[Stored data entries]

--- --- ---

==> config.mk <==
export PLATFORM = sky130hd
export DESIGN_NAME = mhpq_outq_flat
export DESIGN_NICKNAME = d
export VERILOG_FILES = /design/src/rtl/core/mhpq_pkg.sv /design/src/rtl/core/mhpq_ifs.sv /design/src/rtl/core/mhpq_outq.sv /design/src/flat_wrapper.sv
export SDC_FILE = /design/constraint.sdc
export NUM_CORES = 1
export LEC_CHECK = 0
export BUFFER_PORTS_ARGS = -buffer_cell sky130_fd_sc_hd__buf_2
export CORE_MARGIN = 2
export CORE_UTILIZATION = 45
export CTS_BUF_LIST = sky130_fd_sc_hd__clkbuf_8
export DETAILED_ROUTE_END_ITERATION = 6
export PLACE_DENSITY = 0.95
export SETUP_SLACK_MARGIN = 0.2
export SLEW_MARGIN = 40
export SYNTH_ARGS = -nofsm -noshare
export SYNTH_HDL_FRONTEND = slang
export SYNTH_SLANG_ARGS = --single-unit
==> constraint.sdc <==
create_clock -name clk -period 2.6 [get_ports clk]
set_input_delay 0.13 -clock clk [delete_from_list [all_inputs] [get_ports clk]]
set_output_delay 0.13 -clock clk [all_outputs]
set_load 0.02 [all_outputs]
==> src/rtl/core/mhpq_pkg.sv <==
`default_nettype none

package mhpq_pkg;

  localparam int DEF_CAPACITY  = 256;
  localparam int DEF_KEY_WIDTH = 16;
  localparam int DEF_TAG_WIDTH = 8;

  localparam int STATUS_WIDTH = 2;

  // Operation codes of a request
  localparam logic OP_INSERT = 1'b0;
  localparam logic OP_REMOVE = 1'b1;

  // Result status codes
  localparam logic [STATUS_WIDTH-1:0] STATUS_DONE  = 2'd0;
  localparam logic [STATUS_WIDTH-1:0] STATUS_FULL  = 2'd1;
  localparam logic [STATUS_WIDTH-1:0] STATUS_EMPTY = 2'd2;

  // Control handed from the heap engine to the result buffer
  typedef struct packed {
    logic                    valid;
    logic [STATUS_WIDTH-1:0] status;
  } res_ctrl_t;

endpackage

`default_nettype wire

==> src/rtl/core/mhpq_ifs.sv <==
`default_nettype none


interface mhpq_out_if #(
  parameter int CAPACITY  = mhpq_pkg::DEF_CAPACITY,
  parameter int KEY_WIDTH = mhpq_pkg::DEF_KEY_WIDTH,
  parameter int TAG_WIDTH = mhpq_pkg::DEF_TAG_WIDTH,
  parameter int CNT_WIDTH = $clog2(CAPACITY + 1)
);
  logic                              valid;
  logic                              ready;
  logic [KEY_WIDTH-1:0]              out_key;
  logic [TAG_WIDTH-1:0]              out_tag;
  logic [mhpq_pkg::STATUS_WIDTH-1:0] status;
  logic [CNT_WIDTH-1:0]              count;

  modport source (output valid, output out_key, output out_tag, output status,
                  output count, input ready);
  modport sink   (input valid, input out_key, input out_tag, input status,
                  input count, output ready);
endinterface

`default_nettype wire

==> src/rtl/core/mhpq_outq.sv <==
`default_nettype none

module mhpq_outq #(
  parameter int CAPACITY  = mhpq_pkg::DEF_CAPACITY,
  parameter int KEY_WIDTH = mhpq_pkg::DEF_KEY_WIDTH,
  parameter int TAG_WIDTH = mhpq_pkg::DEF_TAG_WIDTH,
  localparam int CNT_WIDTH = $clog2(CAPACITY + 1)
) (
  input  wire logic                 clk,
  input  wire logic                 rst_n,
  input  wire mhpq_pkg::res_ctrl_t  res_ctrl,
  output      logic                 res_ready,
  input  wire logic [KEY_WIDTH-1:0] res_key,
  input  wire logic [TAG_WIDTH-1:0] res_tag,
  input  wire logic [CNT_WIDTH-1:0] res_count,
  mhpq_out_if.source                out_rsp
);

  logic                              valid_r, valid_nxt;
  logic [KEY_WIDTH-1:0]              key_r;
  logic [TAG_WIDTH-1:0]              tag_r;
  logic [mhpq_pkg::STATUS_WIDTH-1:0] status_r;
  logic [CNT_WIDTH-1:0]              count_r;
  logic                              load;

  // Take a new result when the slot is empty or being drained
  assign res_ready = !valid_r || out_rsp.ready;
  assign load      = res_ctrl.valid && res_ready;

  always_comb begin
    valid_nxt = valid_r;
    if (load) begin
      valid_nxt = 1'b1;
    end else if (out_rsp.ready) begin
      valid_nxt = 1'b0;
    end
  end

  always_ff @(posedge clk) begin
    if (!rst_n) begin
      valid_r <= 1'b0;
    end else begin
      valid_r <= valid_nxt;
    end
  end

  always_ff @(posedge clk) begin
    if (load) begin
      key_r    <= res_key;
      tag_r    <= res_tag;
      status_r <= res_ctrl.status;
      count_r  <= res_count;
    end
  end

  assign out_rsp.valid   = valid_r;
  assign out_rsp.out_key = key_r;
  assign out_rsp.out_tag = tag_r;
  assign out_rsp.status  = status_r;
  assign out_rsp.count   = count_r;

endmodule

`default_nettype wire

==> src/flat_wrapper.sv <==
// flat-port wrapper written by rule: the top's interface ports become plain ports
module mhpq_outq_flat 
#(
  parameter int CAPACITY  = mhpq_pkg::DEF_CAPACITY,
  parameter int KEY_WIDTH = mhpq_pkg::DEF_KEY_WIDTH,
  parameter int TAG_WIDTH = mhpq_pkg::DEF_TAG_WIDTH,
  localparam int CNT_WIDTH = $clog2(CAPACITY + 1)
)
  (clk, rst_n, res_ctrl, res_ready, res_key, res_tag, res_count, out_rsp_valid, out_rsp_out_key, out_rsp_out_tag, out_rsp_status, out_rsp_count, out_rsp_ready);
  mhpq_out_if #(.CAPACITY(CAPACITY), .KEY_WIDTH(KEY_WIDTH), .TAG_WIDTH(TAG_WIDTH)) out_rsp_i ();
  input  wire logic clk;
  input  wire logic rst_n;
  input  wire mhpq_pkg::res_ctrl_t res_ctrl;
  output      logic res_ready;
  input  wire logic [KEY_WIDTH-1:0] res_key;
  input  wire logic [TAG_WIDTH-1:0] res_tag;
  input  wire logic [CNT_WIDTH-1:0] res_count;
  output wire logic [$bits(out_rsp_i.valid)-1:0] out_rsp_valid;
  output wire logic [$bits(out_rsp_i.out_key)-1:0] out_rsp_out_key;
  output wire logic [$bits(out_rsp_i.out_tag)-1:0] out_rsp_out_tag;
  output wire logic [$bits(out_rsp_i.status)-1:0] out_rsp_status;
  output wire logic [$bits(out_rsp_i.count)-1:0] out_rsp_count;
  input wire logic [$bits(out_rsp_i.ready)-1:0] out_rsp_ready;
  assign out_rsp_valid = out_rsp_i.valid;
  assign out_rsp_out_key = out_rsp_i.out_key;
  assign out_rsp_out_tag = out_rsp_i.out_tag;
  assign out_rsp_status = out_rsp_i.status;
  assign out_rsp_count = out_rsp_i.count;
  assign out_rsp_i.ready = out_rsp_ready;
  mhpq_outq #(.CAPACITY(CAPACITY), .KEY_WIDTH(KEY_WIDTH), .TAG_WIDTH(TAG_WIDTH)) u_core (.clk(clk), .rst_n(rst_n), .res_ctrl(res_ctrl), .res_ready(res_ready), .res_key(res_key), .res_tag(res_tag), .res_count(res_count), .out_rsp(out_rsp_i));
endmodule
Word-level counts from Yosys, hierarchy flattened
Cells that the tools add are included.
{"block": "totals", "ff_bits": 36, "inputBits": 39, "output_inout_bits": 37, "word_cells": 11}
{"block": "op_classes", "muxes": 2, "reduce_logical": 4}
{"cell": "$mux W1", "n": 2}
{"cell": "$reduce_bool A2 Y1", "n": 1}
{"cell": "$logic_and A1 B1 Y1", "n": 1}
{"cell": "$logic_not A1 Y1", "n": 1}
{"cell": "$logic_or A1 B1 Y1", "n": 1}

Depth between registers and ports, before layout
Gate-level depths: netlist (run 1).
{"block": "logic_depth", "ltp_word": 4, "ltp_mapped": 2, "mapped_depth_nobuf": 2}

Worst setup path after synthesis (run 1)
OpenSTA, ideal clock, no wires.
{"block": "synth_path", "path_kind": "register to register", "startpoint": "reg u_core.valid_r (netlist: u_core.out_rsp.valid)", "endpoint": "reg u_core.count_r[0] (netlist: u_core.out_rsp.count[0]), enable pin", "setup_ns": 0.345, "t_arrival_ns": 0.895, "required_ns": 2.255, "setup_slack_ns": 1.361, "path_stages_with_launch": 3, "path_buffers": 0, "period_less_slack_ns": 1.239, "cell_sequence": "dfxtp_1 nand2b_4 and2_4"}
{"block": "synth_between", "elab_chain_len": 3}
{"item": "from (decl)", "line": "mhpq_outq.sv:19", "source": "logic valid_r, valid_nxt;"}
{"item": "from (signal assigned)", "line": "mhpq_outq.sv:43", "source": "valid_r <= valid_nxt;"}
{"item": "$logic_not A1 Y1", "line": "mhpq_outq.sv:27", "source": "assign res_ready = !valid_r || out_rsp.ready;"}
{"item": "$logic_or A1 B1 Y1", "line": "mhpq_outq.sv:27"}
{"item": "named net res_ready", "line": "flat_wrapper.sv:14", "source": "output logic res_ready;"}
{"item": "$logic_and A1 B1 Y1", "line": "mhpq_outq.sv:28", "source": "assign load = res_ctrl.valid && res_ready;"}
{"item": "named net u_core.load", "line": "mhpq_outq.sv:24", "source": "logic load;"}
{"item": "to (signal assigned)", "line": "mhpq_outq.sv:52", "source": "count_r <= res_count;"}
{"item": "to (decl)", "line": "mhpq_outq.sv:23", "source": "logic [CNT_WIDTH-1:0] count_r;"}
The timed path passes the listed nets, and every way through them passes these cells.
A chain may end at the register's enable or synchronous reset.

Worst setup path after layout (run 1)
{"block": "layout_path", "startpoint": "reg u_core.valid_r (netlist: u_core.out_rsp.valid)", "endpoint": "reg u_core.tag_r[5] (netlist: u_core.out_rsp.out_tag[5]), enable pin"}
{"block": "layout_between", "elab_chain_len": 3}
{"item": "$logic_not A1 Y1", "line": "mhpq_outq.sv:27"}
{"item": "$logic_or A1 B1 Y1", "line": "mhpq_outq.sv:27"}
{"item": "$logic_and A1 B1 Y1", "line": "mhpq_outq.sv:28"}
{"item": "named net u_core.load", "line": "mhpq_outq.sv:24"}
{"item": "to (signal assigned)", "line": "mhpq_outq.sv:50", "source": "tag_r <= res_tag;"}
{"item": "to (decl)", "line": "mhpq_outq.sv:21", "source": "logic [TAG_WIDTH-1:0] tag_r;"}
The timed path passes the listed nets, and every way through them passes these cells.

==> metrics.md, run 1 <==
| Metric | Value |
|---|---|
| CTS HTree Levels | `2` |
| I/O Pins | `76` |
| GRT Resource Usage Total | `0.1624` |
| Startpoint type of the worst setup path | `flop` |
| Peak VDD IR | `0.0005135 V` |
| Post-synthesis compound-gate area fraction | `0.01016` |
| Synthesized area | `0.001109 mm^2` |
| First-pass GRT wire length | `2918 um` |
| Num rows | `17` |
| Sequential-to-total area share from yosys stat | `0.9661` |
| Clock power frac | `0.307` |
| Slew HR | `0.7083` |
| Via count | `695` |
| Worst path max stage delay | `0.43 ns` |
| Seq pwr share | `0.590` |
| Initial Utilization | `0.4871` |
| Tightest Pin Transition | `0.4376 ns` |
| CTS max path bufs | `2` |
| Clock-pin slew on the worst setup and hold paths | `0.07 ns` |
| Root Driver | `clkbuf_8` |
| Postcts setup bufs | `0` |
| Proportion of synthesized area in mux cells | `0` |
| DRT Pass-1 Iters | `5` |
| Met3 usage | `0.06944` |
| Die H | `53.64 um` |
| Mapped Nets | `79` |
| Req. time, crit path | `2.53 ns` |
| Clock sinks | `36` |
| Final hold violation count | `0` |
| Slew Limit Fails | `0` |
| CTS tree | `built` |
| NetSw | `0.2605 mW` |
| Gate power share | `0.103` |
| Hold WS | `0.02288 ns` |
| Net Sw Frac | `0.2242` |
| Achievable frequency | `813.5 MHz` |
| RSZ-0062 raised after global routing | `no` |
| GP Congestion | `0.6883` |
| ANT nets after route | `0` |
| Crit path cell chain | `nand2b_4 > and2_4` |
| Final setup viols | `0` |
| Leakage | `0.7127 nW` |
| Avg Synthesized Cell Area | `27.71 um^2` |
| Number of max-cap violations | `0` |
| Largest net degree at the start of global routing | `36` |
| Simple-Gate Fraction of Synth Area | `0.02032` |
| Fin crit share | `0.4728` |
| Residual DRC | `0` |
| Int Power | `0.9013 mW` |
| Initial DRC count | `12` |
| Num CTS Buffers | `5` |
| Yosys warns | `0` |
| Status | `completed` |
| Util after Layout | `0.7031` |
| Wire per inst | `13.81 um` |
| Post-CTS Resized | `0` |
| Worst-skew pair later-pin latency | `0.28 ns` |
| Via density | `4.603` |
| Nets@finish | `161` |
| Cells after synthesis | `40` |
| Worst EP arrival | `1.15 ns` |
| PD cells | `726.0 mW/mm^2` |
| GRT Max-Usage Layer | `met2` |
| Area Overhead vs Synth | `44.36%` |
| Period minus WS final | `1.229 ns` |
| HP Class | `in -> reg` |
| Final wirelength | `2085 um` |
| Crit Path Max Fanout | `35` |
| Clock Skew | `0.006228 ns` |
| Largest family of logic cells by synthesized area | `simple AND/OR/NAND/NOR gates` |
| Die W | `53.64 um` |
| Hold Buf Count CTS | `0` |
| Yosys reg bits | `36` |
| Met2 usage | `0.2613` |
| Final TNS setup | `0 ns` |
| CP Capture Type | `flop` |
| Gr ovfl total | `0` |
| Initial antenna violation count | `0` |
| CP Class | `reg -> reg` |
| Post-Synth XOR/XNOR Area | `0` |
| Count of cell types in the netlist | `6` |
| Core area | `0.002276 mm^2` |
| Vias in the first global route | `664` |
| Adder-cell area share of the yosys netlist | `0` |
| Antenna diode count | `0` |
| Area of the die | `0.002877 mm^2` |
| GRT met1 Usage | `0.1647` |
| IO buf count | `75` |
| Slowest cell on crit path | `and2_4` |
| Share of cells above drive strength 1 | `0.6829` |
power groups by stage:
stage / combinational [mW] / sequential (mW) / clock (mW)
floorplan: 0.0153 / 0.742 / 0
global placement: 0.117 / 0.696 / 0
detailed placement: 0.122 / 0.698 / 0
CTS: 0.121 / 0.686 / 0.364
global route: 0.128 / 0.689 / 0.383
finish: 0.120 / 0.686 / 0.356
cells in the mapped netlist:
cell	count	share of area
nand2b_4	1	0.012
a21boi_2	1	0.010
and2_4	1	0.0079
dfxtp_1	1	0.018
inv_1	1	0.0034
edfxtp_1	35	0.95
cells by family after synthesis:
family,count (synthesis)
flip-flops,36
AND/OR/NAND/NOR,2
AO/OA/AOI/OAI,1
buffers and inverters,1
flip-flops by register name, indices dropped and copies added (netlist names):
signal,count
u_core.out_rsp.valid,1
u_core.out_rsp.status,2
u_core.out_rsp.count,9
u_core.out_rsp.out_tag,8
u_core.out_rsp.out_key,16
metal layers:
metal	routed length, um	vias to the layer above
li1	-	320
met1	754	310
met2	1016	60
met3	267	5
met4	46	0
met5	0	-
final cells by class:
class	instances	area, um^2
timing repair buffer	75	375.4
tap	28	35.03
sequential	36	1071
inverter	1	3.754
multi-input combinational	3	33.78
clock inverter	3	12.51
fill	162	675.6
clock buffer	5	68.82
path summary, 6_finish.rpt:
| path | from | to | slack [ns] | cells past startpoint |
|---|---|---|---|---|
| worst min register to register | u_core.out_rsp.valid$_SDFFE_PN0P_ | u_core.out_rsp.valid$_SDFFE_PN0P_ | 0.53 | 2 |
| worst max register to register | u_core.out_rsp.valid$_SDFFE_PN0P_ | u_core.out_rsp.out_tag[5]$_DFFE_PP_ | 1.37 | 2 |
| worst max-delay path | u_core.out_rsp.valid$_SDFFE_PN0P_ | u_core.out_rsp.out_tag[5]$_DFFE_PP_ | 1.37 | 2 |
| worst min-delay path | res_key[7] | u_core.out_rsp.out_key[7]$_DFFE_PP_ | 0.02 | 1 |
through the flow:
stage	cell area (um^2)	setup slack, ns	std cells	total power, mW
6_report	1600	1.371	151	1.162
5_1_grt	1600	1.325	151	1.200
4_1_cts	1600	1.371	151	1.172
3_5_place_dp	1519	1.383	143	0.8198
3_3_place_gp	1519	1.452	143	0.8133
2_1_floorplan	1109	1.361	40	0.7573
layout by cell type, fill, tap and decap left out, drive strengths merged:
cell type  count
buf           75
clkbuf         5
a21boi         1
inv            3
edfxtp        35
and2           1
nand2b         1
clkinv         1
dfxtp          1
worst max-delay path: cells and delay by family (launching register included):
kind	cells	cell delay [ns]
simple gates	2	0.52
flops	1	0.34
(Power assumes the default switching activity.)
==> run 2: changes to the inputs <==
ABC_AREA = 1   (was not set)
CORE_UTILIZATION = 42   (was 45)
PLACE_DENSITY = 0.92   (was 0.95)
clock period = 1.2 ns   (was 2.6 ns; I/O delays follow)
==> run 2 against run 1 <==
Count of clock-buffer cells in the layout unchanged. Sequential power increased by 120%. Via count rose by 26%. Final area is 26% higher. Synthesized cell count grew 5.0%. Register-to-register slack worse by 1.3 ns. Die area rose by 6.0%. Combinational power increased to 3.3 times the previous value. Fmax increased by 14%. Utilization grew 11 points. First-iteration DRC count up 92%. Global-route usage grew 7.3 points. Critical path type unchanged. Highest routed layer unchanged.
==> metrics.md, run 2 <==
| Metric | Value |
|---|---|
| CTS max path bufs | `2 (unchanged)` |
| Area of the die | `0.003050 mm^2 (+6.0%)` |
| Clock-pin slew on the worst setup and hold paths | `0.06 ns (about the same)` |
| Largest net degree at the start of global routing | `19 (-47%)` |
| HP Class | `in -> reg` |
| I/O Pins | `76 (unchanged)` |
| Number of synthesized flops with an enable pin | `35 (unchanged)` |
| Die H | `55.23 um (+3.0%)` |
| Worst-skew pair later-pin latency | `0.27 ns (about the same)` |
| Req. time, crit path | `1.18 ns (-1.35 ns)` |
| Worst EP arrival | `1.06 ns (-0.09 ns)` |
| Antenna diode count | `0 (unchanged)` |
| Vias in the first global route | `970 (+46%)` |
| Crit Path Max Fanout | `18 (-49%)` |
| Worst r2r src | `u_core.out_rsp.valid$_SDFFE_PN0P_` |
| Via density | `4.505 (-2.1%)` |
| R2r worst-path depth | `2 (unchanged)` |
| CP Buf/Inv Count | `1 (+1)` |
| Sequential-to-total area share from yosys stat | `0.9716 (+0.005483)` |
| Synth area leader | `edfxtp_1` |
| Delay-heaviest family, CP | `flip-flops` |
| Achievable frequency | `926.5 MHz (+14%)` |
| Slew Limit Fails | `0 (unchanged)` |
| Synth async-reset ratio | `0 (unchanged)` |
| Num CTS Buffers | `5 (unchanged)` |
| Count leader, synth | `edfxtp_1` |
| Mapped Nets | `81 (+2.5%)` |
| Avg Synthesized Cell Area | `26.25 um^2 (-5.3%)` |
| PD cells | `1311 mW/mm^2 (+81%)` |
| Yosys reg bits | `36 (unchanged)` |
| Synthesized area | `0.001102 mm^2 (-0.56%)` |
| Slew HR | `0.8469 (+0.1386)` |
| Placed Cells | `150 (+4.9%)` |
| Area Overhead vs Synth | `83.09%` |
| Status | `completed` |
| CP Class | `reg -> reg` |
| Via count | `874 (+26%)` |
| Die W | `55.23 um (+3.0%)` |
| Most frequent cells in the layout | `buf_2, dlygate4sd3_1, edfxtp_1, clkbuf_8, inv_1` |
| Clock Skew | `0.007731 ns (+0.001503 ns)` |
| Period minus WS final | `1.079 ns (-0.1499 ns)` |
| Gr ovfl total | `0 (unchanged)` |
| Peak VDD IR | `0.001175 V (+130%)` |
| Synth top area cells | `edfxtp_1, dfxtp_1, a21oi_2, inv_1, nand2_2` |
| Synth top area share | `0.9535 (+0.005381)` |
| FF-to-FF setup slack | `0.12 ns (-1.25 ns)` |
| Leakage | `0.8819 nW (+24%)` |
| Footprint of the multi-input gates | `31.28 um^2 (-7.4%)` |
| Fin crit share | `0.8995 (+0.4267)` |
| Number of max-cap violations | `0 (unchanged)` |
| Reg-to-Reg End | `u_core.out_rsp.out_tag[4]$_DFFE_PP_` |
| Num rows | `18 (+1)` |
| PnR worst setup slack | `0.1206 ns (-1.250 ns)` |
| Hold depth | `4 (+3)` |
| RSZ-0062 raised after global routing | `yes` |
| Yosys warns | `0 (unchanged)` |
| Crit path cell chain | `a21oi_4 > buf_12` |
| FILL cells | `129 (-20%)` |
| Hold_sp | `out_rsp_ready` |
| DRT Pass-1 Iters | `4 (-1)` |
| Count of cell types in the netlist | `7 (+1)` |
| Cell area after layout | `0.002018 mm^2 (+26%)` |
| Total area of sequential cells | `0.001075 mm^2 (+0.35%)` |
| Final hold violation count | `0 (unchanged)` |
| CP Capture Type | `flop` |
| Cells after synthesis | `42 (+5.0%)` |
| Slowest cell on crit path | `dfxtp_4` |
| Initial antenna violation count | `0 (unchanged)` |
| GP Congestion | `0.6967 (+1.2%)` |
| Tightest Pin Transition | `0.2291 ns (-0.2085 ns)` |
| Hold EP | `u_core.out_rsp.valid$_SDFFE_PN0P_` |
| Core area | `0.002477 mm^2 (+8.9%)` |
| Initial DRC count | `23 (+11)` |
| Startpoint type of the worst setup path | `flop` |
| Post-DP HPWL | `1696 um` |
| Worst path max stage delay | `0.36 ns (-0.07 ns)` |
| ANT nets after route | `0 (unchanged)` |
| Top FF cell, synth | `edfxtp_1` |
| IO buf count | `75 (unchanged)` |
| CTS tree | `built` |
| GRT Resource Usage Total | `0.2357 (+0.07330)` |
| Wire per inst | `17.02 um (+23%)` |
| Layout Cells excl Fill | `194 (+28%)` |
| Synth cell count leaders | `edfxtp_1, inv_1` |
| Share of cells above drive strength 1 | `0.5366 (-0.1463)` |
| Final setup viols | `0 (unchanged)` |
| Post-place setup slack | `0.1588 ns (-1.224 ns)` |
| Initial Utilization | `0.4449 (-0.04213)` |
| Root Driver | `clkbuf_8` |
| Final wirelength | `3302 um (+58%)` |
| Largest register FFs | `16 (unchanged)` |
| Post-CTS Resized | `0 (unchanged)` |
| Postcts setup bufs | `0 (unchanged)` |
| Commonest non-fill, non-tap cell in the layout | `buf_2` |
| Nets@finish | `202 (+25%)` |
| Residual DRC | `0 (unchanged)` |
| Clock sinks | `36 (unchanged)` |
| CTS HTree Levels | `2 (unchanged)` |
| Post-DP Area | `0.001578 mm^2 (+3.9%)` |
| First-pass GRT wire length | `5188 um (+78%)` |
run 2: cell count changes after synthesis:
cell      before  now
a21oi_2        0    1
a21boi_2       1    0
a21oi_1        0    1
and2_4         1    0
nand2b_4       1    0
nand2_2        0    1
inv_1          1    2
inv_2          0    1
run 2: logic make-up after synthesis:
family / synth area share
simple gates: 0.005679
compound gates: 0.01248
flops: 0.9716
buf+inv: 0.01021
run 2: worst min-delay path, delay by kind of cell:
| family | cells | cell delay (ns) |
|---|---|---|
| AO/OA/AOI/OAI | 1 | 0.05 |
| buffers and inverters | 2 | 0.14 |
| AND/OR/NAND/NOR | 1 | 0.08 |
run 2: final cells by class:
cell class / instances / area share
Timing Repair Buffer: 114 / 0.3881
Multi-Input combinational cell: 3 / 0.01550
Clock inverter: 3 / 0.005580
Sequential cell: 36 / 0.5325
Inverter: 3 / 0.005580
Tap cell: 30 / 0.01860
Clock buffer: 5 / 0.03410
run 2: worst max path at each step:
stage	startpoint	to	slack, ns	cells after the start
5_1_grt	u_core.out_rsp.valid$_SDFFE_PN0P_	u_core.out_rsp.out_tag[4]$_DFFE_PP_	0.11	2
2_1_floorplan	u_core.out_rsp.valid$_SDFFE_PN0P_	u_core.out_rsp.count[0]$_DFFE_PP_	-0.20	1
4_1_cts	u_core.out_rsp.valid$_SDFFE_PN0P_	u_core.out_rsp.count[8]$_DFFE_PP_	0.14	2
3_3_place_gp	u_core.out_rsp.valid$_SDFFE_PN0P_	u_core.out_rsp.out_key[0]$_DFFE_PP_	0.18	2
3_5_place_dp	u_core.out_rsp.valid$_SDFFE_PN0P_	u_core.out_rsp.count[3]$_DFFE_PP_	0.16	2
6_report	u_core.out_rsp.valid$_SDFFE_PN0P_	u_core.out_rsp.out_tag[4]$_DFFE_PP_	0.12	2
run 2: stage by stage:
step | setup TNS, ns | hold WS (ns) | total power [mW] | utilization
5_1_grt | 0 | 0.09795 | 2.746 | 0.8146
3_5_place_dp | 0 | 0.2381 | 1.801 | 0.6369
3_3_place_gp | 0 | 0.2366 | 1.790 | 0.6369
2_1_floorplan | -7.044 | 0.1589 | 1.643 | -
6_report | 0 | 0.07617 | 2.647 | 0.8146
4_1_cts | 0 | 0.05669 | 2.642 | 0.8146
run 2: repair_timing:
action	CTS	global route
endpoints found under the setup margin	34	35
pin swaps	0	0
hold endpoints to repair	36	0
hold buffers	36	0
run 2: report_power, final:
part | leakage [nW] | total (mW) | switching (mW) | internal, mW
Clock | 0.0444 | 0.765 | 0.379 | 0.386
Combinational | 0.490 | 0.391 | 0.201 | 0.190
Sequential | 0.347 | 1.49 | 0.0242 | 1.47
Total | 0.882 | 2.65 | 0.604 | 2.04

--- --- ---

### Exercise brief
Find how many lines in the entries above have the string "Fails" and report only that number.

### Result of the exercise
2